Poets & Writers Magazine welcomes letters from its readers. Please post a comment on select articles at www.pw.org/magazine, e-mail editor@pw.org, or write to Editor, Poets & Writers Magazine, 90 Broad Street, Suite 2100, New York, NY 10004. Letters accepted for publication may be edited for clarity and length.
The Stars Align
I was pleased and surprised to see Colson Whitehead on the cover of the July/August 2014 issue and featured in Kevin Nance’s “How I Found My Agent: Ten Authors on Meeting the One.” As it happens Whitehead is married to my agent, Julie Barer, and I have Poets & Writers Magazine to thank for being one of her clients. After reading what Julie had to say in an installment of “Agents & Editors” by Jofie Ferrari-Adler (January/February 2009), I sent her a query. I had no connections. I didn’t network. I didn’t have an MFA or prior publications. Still, my novel went from Julie’s slush pile to print in two years. The Cartographer of No Man’s Land was published last year by Liveright, an imprint of Norton. The book was selected for the Indie Next List, as well as Barnes & Noble’s Discover Great New Writers Program, and has been picked up for publication by Penguin in Canada and Myrmidon Books in the United Kingdom. Sometimes the stars align and a person sending out a cold query can get noticed!
P. S. Duffy
Rochester, Minnesota
Wayfaring Writer
Benjamin Percy did a great job in his profile of James Lee Burke, “Familiar Stranger” (July/August 2014). I discovered Burke about ten years ago and have touted his work to many of my writing friends since then. Percy engaged him at the proper place: his home, his ranch outside Missoula, Montana—a natural setting, which Burke describes like no other writer.

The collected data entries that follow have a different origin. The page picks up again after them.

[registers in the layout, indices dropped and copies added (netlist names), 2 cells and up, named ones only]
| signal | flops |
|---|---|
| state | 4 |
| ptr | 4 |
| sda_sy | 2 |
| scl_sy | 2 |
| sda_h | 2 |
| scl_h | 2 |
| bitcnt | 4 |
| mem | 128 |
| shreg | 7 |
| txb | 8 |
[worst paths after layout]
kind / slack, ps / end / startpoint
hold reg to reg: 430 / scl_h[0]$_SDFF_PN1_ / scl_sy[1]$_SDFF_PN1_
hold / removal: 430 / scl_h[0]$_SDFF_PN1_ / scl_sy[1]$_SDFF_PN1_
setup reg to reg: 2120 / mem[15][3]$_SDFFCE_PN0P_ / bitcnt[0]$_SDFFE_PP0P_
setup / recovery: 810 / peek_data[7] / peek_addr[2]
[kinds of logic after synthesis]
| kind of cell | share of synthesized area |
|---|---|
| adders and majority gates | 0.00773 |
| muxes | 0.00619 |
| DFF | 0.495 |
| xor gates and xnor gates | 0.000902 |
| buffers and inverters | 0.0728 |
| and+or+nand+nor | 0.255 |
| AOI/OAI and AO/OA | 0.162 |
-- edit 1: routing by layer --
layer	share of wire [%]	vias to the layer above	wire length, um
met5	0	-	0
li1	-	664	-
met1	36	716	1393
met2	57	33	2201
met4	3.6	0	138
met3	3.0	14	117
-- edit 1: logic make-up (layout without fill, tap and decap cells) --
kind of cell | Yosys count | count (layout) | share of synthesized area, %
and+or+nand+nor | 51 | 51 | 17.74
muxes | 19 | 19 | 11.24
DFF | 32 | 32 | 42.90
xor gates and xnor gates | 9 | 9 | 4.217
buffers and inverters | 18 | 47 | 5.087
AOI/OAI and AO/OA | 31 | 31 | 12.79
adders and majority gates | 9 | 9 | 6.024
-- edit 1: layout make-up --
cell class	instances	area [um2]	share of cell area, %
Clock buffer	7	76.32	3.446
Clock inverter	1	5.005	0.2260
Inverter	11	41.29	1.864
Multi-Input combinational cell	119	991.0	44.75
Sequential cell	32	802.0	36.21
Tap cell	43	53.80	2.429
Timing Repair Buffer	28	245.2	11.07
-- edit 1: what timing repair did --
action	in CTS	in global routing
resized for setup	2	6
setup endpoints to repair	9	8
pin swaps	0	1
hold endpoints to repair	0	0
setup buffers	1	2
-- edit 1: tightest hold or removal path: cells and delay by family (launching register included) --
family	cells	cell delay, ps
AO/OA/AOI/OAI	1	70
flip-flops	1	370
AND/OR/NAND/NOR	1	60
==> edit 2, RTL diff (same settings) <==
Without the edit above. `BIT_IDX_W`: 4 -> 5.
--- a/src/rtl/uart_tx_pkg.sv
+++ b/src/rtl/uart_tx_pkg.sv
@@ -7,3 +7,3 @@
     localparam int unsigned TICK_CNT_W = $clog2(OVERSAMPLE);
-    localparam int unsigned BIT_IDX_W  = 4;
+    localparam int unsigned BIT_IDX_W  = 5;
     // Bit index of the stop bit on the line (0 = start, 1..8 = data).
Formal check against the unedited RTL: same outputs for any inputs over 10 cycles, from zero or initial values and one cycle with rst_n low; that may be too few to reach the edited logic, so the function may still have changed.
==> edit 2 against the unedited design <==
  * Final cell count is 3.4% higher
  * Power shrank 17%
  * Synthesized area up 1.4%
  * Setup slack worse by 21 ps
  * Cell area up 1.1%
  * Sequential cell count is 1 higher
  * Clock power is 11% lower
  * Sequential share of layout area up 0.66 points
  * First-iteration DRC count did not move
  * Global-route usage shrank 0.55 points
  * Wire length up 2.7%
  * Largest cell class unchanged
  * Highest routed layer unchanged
[config.mk]
export PLATFORM = sky130hd
export DESIGN_NAME = uart_rx_framed
export DESIGN_NICKNAME = d
export VERILOG_FILES = /design/src/rtl/uart_rx_framed.sv
export SDC_FILE = /design/constraint.sdc
export NUM_CORES = 1
export LEC_CHECK = 0
export CAP_MARGIN = 20
export CORE_AREA = 4 4 67 69
export CTS_BUF_LIST = sky130_fd_sc_hd__clkbuf_8
export CTS_CLUSTER_DIAMETER = 200
export DETAILED_ROUTE_END_ITERATION = 6
export DIE_AREA = 0 0 71 73
export PLACE_DENSITY = 0.83
export SYNTH_ARGS = -nofsm -noshare
export SYNTH_HDL_FRONTEND = slang
export SYNTH_SLANG_ARGS = --single-unit
export TNS_END_PERCENT = 100
[constraint.sdc]
create_clock -name clk -period 1.8 [get_ports clk]
set_clock_uncertainty 0.1 [all_clocks]
set_input_delay 0.18 -clock clk [delete_from_list [all_inputs] [get_ports clk]]
set_output_delay 0.18 -clock clk [all_outputs]
set_load 0.02 [all_outputs]
[src/rtl/uart_rx_framed.sv]
`default_nettype none
// ============================================================================
// Module      : uart_rx_framed
// Description : Oversampling UART receiver with a two-flop input synchroniser,
//               configurable data width, parity and stop bits, plus error flags.
// Revision    : 1.0 - initial release
// ============================================================================
module uart_rx_framed #(
    parameter int CLKS_PER_BIT = 2813,
    parameter int DATA_BITS    = 8,
    parameter int PARITY       = 0,
    parameter int STOP_BITS    = 1
) (
    input  logic                 clk,
    input  logic                 reset,
    input  logic                 rx,
    output logic [DATA_BITS-1:0] data_out,
    output logic                 data_valid,
    output logic                 parity_err,
    output logic                 frame_err,
    output logic                 busy
);

    localparam int C_HALF = CLKS_PER_BIT / 2;
    localparam int C_CW   = $clog2(CLKS_PER_BIT);

    localparam logic [C_CW-1:0] C_HALF_END  = C_CW'(C_HALF - 1);
    localparam logic [C_CW-1:0] C_BIT_END   = C_CW'(CLKS_PER_BIT - 1);
    localparam logic [C_CW-1:0] C_CNT_ONE   = C_CW'(1);
    localparam logic [3:0]      C_DATA_LAST = 4'(DATA_BITS - 1);
    localparam logic [3:0]      C_STOP_LAST = 4'(STOP_BITS - 1);

    typedef enum logic [2:0] {
        S_IDLE   = 3'd0,
        S_START  = 3'd1,
        S_DATA   = 3'd2,
        S_PARITY = 3'd3,
        S_STOP   = 3'd4,
        S_BREAK  = 3'd5
    } state_t;

    logic                 r_sync1;
    logic                 r_sync2;
    state_t               r_state;
    logic [C_CW-1:0]      r_cnt;
    logic [3:0]           r_idx;
    logic [DATA_BITS-1:0] r_shift;
    logic                 r_par;
    logic                 r_ferr;

    state_t               w_state_n;
    logic [C_CW-1:0]      w_cnt_n;
    logic [3:0]           w_idx_n;
    logic [DATA_BITS-1:0] w_shift_n;
    logic                 w_par_n;
    logic                 w_ferr_n;
    logic [DATA_BITS-1:0] w_dout_n;
    logic                 w_perr_n;
    logic                 w_frm_n;
    logic                 w_valid_n;
    logic                 w_rx_s;
    logic                 w_tick;
    logic                 w_stop_ferr;
    logic                 w_par_err;

    assign w_rx_s      = r_sync2;
    assign w_tick      = (r_cnt == C_BIT_END);
    assign w_stop_ferr = r_ferr | ~w_rx_s;
    assign busy        = (r_state != S_IDLE);

    // r_par holds XOR of all data bits and the received parity bit
    always_comb begin
        w_par_err = 1'b0;
        if (PARITY == 1) begin
            w_par_err = ~r_par;
        end else if (PARITY == 2) begin
            w_par_err = r_par;
        end
    end

    always_ff @(posedge clk) begin
        if (reset) begin
            r_sync1    <= 1'b1;
            r_sync2    <= 1'b1;
            r_state    <= S_IDLE;
            r_cnt      <= '0;
            r_idx      <= '0;
            r_shift    <= '0;
            r_par      <= 1'b0;
            r_ferr     <= 1'b0;
            data_out   <= '0;
            parity_err <= 1'b0;
            frame_err  <= 1'b0;
            data_valid <= 1'b0;
        end else begin
            r_sync1    <= rx;
            r_sync2    <= r_sync1;
            r_state    <= w_state_n;
            r_cnt      <= w_cnt_n;
            r_idx      <= w_idx_n;
            r_shift    <= w_shift_n;
            r_par      <= w_par_n;
            r_ferr     <= w_ferr_n;
            data_out   <= w_dout_n;
            parity_err <= w_perr_n;
            frame_err  <= w_frm_n;
            data_valid <= w_valid_n;
        end
    end

    always_comb begin
        w_state_n = r_state;
        w_cnt_n   = r_cnt;
        w_idx_n   = r_idx;
        w_shift_n = r_shift;
        w_par_n   = r_par;
        w_ferr_n  = r_ferr;
        w_dout_n  = data_out;
        w_perr_n  = parity_err;
        w_frm_n   = frame_err;
        w_valid_n = 1'b0;

        case (r_state)
            S_IDLE: begin
                if (!w_rx_s) begin
                    w_state_n = S_START;
                    w_cnt_n   = '0;
                end
            end

            S_START: begin
                if (r_cnt == C_HALF_END) begin
                    if (!w_rx_s) begin
                        w_state_n = S_DATA;
                        w_cnt_n   = '0;
                        w_idx_n   = '0;
                        w_par_n   = 1'b0;
                        w_ferr_n  = 1'b0;
                    end else begin
                        w_state_n = S_IDLE;
                    end
                end else begin
                    w_cnt_n = r_cnt + C_CNT_ONE;
                end
            end

            S_DATA: begin
                if (w_tick) begin
                    w_cnt_n   = '0;
                    w_shift_n = {w_rx_s, r_shift[DATA_BITS-1:1]};
                    w_par_n   = r_par ^ w_rx_s;
                    if (r_idx == C_DATA_LAST) begin
                        w_idx_n   = '0;
                        w_state_n = (PARITY != 0) ? S_PARITY : S_STOP;
                    end else begin
                        w_idx_n = r_idx + 4'd1;
                    end
                end else begin
                    w_cnt_n = r_cnt + C_CNT_ONE;
                end
            end

            S_PARITY: begin
                if (w_tick) begin
                    w_cnt_n   = '0;
                    w_par_n   = r_par ^ w_rx_s;
                    w_state_n = S_STOP;
                end else begin
                    w_cnt_n = r_cnt + C_CNT_ONE;
                end
            end

            S_STOP: begin
                if (w_tick) begin
                    w_cnt_n = '0;
                    if (r_idx == C_STOP_LAST) begin
                        // Leave mid stop bit so a zero-gap start bit is still seen
                        w_idx_n   = '0;
                        w_dout_n  = r_shift;
                        w_perr_n  = w_par_err;
                        w_frm_n   = w_stop_ferr;
                        w_valid_n = 1'b1;
                        w_state_n = w_stop_ferr ? S_BREAK : S_IDLE;
                    end else begin
                        w_ferr_n = w_stop_ferr;
                        w_idx_n  = r_idx + 4'd1;
                    end
                end else begin
                    w_cnt_n = r_cnt + C_CNT_ONE;
                end
            end

            S_BREAK: begin
                if (w_rx_s) begin
                    w_state_n = S_IDLE;
                end
            end

            default: begin
                w_state_n = S_IDLE;
                w_cnt_n   = '0;
                w_idx_n   = '0;
            end
        endcase
    end

endmodule
`default_nettype wire
==> impl_metrics.py, run 1 <==
metrics = {
    "worst_setup_path": {
        "worst_r2r_startpoint": "r_state[1]",
        "critPathKind": "reg -> reg",
        "rr_endpoint": "r_idx[1]",
        "setup.worst_path.end": "r_idx[1]",
        "r2r_setup_slack_ns": -0.28,
        "cp-end-kind": "flip-flop",
        "reg2reg_depth": 5,
        "start_kind": "flip-flop",
        "required_ns": 1.94,
        "setup.worst_path.start": "r_state[1]",
        "cp.arrival_ns": 2.22,
        "critPathMaxFanout": 4,
    },
    "place": {
        "dp.cells": 338,
        "place_hpwl_um": 3750,
        "dp_slack_ns": -0.305,
        "port_buffers": 13,
        "place_area_um2": 2620,
        "routabilityCongestion": 0.917,
    },
    "global_routing": {
        "grt_max_degree": 24,
        "gr-usage-met2_pct": 44.3,
        "grt_first_pass_wirelength_um": 10100,
        "grtUsageMet3_pct": 6.34,
        "grt_busiest_layer": "met2",
        "gr-total-overflow": 0,
        "grt_pass1_vias": 2122,
        "gr-usage-all-layers_pct": 25.1,
        "antenna_found_initial": 0,
        "grt_use_met1_pct": 28.8,
    },
    "cts": {
        "path_clk_slew_ns": 0.08,
        "cts_sinks": 40,
        "clk_path_buf_depth": 2,
        "cts_hold_buf": 0,
        "cts-buffers-inserted": 5,
        "cts_tree": "built",
        "htreeDepth": 2,
        "root_buffer": "clkbuf_8",
        "clk_latency_ns": 0.31,
    },
    "timing": {
        "rsz0062_at_grt": "true",
        "hold_violations": 0,
        "setup_viol": 37,
        "post-route-period-util_pct": 116,
        "worst_slack_ns": -0.284,
        "fin_tns_setup_ns": -5.86,
        "min_period_ns": 2.08,
        "fmax_ghz": 0.480,
        "whs_ns": 0.328,
        "slew_violations": 0,
    },
    "route": {
        "drt-initial-drc-count": 210,
        "via_per_inst": 6.21,
        "num_vias": 2206,
        "drt_first_pass_iters": 5,
        "wl_per_cell_um": 19.1,
        "routed_wl_um": 6770,
        "drc": 0,
        "ant_nets": 0,
    },
    "synthesis": {
        "syn-num-nets": 251,
        "synth_top_area_share_pct": 38.7,
        "syn_inst": 243,
        "ys_types": 57,
        "yosysSeqAreaShare_pct": 38.7,
        "ys.flop_type": "dfxtp_1",
        "syn_avg_cell_area_um2": 8.52,
        "synth_edf_count": 0,
        "synth.area.top_cells": "dfxtp_1 39%, mux2i_1 7.7%, nor2_1 5.8%",
        "synthArstFlopShare_pct": 0,
        "ys_ff_latch": 40,
        "yosysTopAreaCell": "dfxtp_1",
        "syn_area_um2": 2070,
        "yosys_warnings": 0,
    },
    "worst_hold_path": {
        "min_from": "r_sync1",
        "hold_class": "reg -> reg",
    },
    "power_and_ir_drop": {
        "power_frac_comb_pct": 20.1,
        "powerDensity_nw_per_um2": 706,
        "pwr-share-clk_pct": 36.3,
        "vdd_drop_max_mv": 0.452,
        "swShare_pct": 28.2,
        "switching_power_mw": 0.594,
        "p_total_mw": 2.11,
        "intPower_mw": 1.51,
        "seq_power_share_pct": 43.6,
        "p_leak_nw": 1.11,
    },
    "floorplanning": {
        "die_h_um": 73,
        "rows": 23,
        "core_um2": 3910,
        "start_util_pct": 52.9,
        "die_x_um": 71,
        "io_pins": 15,
        "die_area_um2": 5180,
    },
    "finish": {
        "drive_above_1_share_pct": 33.8,
        "area_delta_synth_final_pct": 44.2,
        "ff_latch_area_um2": 813,
        "multiInputGateArea_um2": 1350,
        "postLayoutCellArea_um2": 2990,
        "stdcell_count": 355,
        "finish.utilization_pct": 76.3,
        "fillCellCount": 230,
        "final_nets": 312,
        "diodes": 0,
        "layout_common_cells": "46 x buf_4, 32 x nor2_1, 32 x dfxtp_1",
        "mostFrequentLayoutCell": "buf_4",
    },
    "status": {
        "violations": "negative setup slack",
        "status": "finished with violations",
    },
    "run": {
        "maxCapViolCount": 0,
    },
}
==> layout make-up <==
cell class / count / area share (%)
multi-input cells: 179 / 45.3
flip-flops and latches: 40 / 27.2
repair buffers: 67 / 19.9
clock buffers: 5 / 2.31
well taps: 50 / 2.10
clock inverters: 3 / 1.55
inverters: 11 / 1.55
==> power by group through the flow <==
| stage | clock network, mW | registers, mW | logic, mW |
|---|---|---|---|
| 6_report | 0.765 | 0.919 | 0.423 |
| 3_3_place_gp | 0 | 0.932 | 0.302 |
| 2_1_floorplan | 0 | 0.940 | 0.174 |
| 5_1_grt | 0.799 | 0.920 | 0.450 |
| 4_1_cts | 0.762 | 0.914 | 0.375 |
| 3_5_place_dp | 0 | 0.932 | 0.309 |
==> per-layer routing <==
| metal | vias to the layer above | share of wire [%] |
|---|---|---|
| li1 | 993 | - |
| met1 | 1035 | 38 |
| met2 | 136 | 49 |
| met3 | 42 | 8.6 |
| met4 | 0 | 4.5 |
| met5 | - | 0 |
==> cells in the mapped netlist, types with 5 or more instances <==
| cell | n |
|---|---|
| a21oi_1 | 12 |
| a31oi_1 | 6 |
| and2_1 | 5 |
| clkbuf_1 | 9 |
| dfxtp_1 | 40 |
| ha_1 | 5 |
| inv_1 | 11 |
| mux2i_1 | 16 |
| nand2_1 | 23 |
| nand3_1 | 8 |
| nor2_1 | 32 |
| nor3_1 | 5 |
| o21ai_0 | 9 |
| or3_1 | 5 |
==> worst min-delay path by stage <==
stage                   end  slack [ns]  cells past startpoint
global route        r_sync1        0.34                      2
finish              r_sync2        0.33                      1
detailed placement  r_sync2        0.31                      1
floorplan           r_sync1        0.18                      1
global placement    r_sync2        0.31                      1
CTS                 r_sync2        0.33                      1
==> worst max-delay path, cell delays in order, from the launching register on <==
cell and delay, ns:
dfxtp_2 0.32, or4b_4 0.54, nor4_4 0.31, a211oi_2 0.10, or4b_1 0.51, a21oi_1 0.13
==> flip-flops by register name, summed over array words and instances (netlist names) <==
name,flops
r_cnt,12
data_out,8
r_shift,8
r_idx,4
r_state,3
data_valid,1
frame_err,1
r_ferr,1
r_sync1,1
r_sync2,1
==> kinds of logic (layout without fill, tap and decap cells) <==
group           count (synthesis)  after routing  synth area share (%)
compound gates                 53             53                  18.1
xor+xnor                        2              2                 0.846
fa+ha+maj                       5              5                  3.02
buf+inv                        24             86                  5.02
flops                          40             40                  38.7
mux                            16             16                  7.73
other cells                     1              1                 0.181
simple gates                  102            102                  26.4
==> what timing repair did <==
| action | in CTS | in global routing |
|---|---|---|
| endpoints found under the hold margin | 0 | 0 |
| endpoints found under the setup margin | 37 | 39 |
| pin swaps | 26 | 7 |
| gates cloned | 0 | 0 |
| buffers inserted | 11 | 2 |
| gates resized for setup | 26 | 12 |
No activity file was read; power rests on OpenSTA's default activity.
==> run 2, diff against run 1 <==
CORE_AREA = 4 4 70 72   (was 4 4 67 69)
DIE_AREA = 0 0 74 76   (was 0 0 71 73)
PLACE_DENSITY = 0.77   (was 0.83)
RECOVER_POWER = 25   (was default)
==> run 2 against run 1 <==
The run still ends with negative setup slack left. Combinational power up 35%. Non-clock buffer count up 16. Die area up 8.5%. Routed wire length up 22%. Via count up 8.4%. Clock power up 8.4%.
==> impl_metrics.py, run 2 (synthesis results as in run 1) <==
metrics = {
    "status": {
        "status": "finished with violations",
        "violations": "negative setup slack",
    },
    "finish": {
        "stdcell_count": 373,
        "max_flop_register": "r_cnt",
        "ff_latch_area_um2": 816,
        "mostFrequentLayoutCell": "buf_4",
        "area_delta_synth_final_pct": 58.9,
        "postLayoutCellArea_um2": 3290,
        "largest_register_ffs": 12,
        "fillCellCount": 242,
        "drive_above_1_share_pct": 43.6,
        "diodes": 0,
        "final_nets": 328,
        "layout_common_cells": "53 x buf_4, 30 x nor2_1, 30 x dfxtp_1",
        "multiInputGateArea_um2": 1470,
        "finish.utilization_pct": 76.6,
        "reg.largest.list": "r_cnt x12, data_out x8, r_shift x8",
    },
    "route": {
        "via_per_inst": 6.41,
        "drt-initial-drc-count": 410,
        "drc": 0,
        "wl_per_cell_um": 22.1,
        "drt_first_pass_iters": 5,
        "routed_wl_um": 8230,
        "num_vias": 2392,
        "ant_nets": 0,
    },
    "run": {
        "maxCapViolCount": 0,
    },
    "worst_setup_path": {
        "critPathKind": "reg -> reg",
        "start_kind": "flip-flop",
        "cp-end-kind": "flip-flop",
        "setup.worst_path.start": "r_cnt[1]",
        "cp.arrival_ns": 2.29,
        "r2r_setup_slack_ns": -0.39,
        "worst_r2r_startpoint": "r_cnt[1]",
        "critPathMaxFanout": 5,
        "required_ns": 1.90,
    },
    "floorplanning": {
        "die_x_um": 74,
        "start_util_pct": 48.2,
        "die_area_um2": 5620,
        "core_um2": 4290,
        "die_h_um": 76,
        "rows": 24,
        "io_pins": 15,
    },
    "cts": {
        "cts-buffers-inserted": 5,
        "path_clk_slew_ns": 0.09,
        "cts_hold_buf": 0,
        "clk_path_buf_depth": 2,
        "cts_sinks": 40,
        "clk_latency_ns": 0.31,
        "htreeDepth": 2,
        "root_buffer": "clkbuf_8",
        "cts_tree": "built",
    },
    "worst_hold_path": {
        "min_from": "r_sync1",
        "hold_class": "reg -> reg",
    },
    "timing": {
        "min_period_ns": 2.19,
        "max_slew_margin_pct": 54.8,
        "rsz0062_at_grt": "true",
        "hold_violations": 0,
        "setup_viol": 37,
        "whs_ns": 0.327,
        "worstMarginPinSlew_ns": 0.671,
        "slew_violations": 0,
        "post-route-period-util_pct": 122,
        "fmax_ghz": 0.456,
        "worst_slack_ns": -0.394,
    },
    "place": {
        "dp_slack_ns": -0.230,
        "place_hpwl_um": 3620,
        "place_area_um2": 2630,
        "port_buffers": 13,
        "dp.cells": 340,
        "routabilityCongestion": 0.849,
    },
    "global_routing": {
        "grt_first_pass_wirelength_um": 11200,
        "grt_max_degree": 18,
        "gr-usage-all-layers_pct": 25.4,
        "antenna_found_initial": 0,
        "grt_pass1_vias": 2357,
        "gr-total-overflow": 0,
    },
    "power_and_ir_drop": {
        "vdd_drop_max_mv": 0.664,
        "p_leak_nw": 1.23,
        "powerDensity_nw_per_um2": 706,
    },
}
[run 2: changes by cell type in the layout (fill, tap and decap cells not counted), sizes merged]
| cell | previous run | this run |
|---|---|---|
| dlygate4sd3 | 0 | 2 |
| clkbuf | 6 | 8 |
| clkinvlp | 1 | 0 |
| inv | 12 | 11 |
| clkdlybuf4s50 | 12 | 10 |
| buf | 54 | 70 |
[run 2: final cells by class]
type / count / area share [%]
Inverter: 11 / 1.33
Tap cell: 52 / 1.98
Clock buffer: 7 / 2.93
Timing Repair Buffer: 83 / 23.5
Multi-Input combinational cell: 179 / 44.5
Clock inverter: 1 / 0.913
Sequential cell: 40 / 24.8
[run 2: report_power, final]
group          leakage (nW)  internal (mW)  switching [mW]
registers             0.327          0.902          0.0187
logic                 0.838          0.278           0.295
clock network        0.0645          0.490           0.340
[run 2: repair_timing]
| action | CTS | global route |
|---|---|---|
| endpoints found under the setup margin | 37 | 39 |
| setup buffers | 17 | 9 |
| pin swaps | 31 | 18 |
| resized for setup | 41 | 34 |
| gates cloned | 1 | 0 |
[run 2: worst paths after layout]
| kind | to | cells past startpoint |
|---|---|---|
| setup / recovery | r_cnt[7] | 8 |
| hold / removal | r_sync2 | 1 |
| setup reg to reg | r_cnt[7] | 8 |
| hold reg to reg | r_sync2 | 1 |
[run 2: worst max-delay path: stages, from the launching register on]
cell and delay [ns]:
dfxtp_2 0.34, inv_4 0.08, ha_4 0.14, nand4b_1 0.23, or3_4 0.47, o22ai_4 0.21
buf_12 0.15, a2111oi_4 0.04, nor4_2 0.33
[run 2: layer usage]
layer / vias to the layer above / global-route usage (%) / wire, um / part of all wire, %
li1: 1023 / - / - / -
met1: 1144 / 28.9 / 3230 / 39
met2: 168 / 42.2 / 3870 / 47
met3: 57 / 6.60 / 583 / 7.1
met4: 0 / 13.4 / 551 / 6.7
met5: - / 0 / 0 / 0
[run 2: per-stage QoR]
stage	total power, mW	TNS (ns)
floorplan	1.11	-0.526
global placement	1.24	-2.52
detailed placement	1.25	-4.07
CTS	2.16	-2.45
global route	2.39	-9.89
finish	2.32	-8.07
==> run 3, diff against run 2 <==
GPL_TIMING_DRIVEN = 0   (was default)
HOLD_SLACK_MARGIN = 0.12   (was default)
==> run 3 against run 2 <==
The run still ends with negative setup slack left. Count of clock-buffer cells in the layout down 1. Flip-flop and latch count unchanged. Routed wire length down 28%. Final area down 12%. Utilization down 9.3 points. Total power down 16%. Worst hold slack worse by 0.011 ns. Worst setup slack better by 0.093 ns. Global-route usage down 6.8 points. Via count down 11%. Fmax up 4.4%.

Thank you for sharing Burke’s work with the world in a manner befitting it.
Richard Standring
Summerville, South Carolina
Enduring Work
Thank you for Wendy Brown-Báez’s “Why We Write: The Wounded and Enduring” (July/August 2014), describing the author’s work with the Minnesota Prison Writing Workshop. As a self-published writer and an inmate at a federal correction facility, I was thrilled that such a program exists and is highly successful. I have passed the article on to the head of my prison’s education department with the hope of having a similar program established here.
B. C. Murray
Forrest City, Arkansas
Thank you so much for two wonderful articles in the July/August 2014 issue: Brown-Báez’s “Why We Write: The Wounded and Enduring” and Amanda Calderon’s “A Safe Space for Veteran Writers.” When I was asked to teach a creative writing class for Veterans Moving Forward, a new program for incarcerated veterans at the Vista Detention Facility near San Diego, I was hesitant. But after seven months, stories are now pouring out of my students and there is even talk of expanding the program.
Bobby Van Hise
Oceanside, California
Calderon’s “A Safe Space for Veteran Writers” is an exemplary article on the therapeutic aspects of writing. Indeed, there is a place for poets and writers to work in collaboration with therapists at veterans centers and other health-care institutions. Brown-Báez’s “Why We Write: The Wounded and Enduring,” which focuses on self-reflective writing in a prison, affirms how writing provides a vehicle for emotional release.
Nick Mazza
Tallahassee, Florida
[Corrections]
The Written Image in the July/August 2014 issue contained a number of factual errors: Ray Johnson was not involved in “several avant-garde and performance communities” at the time of his death; the artist did not intend his letters as “conceptual art pieces”; Johnson did not move to New York City to be an abstract painter but rather because his lover lived there; and he did not intend for his letters to be copied or defaced, but rather to be altered and returned or passed along.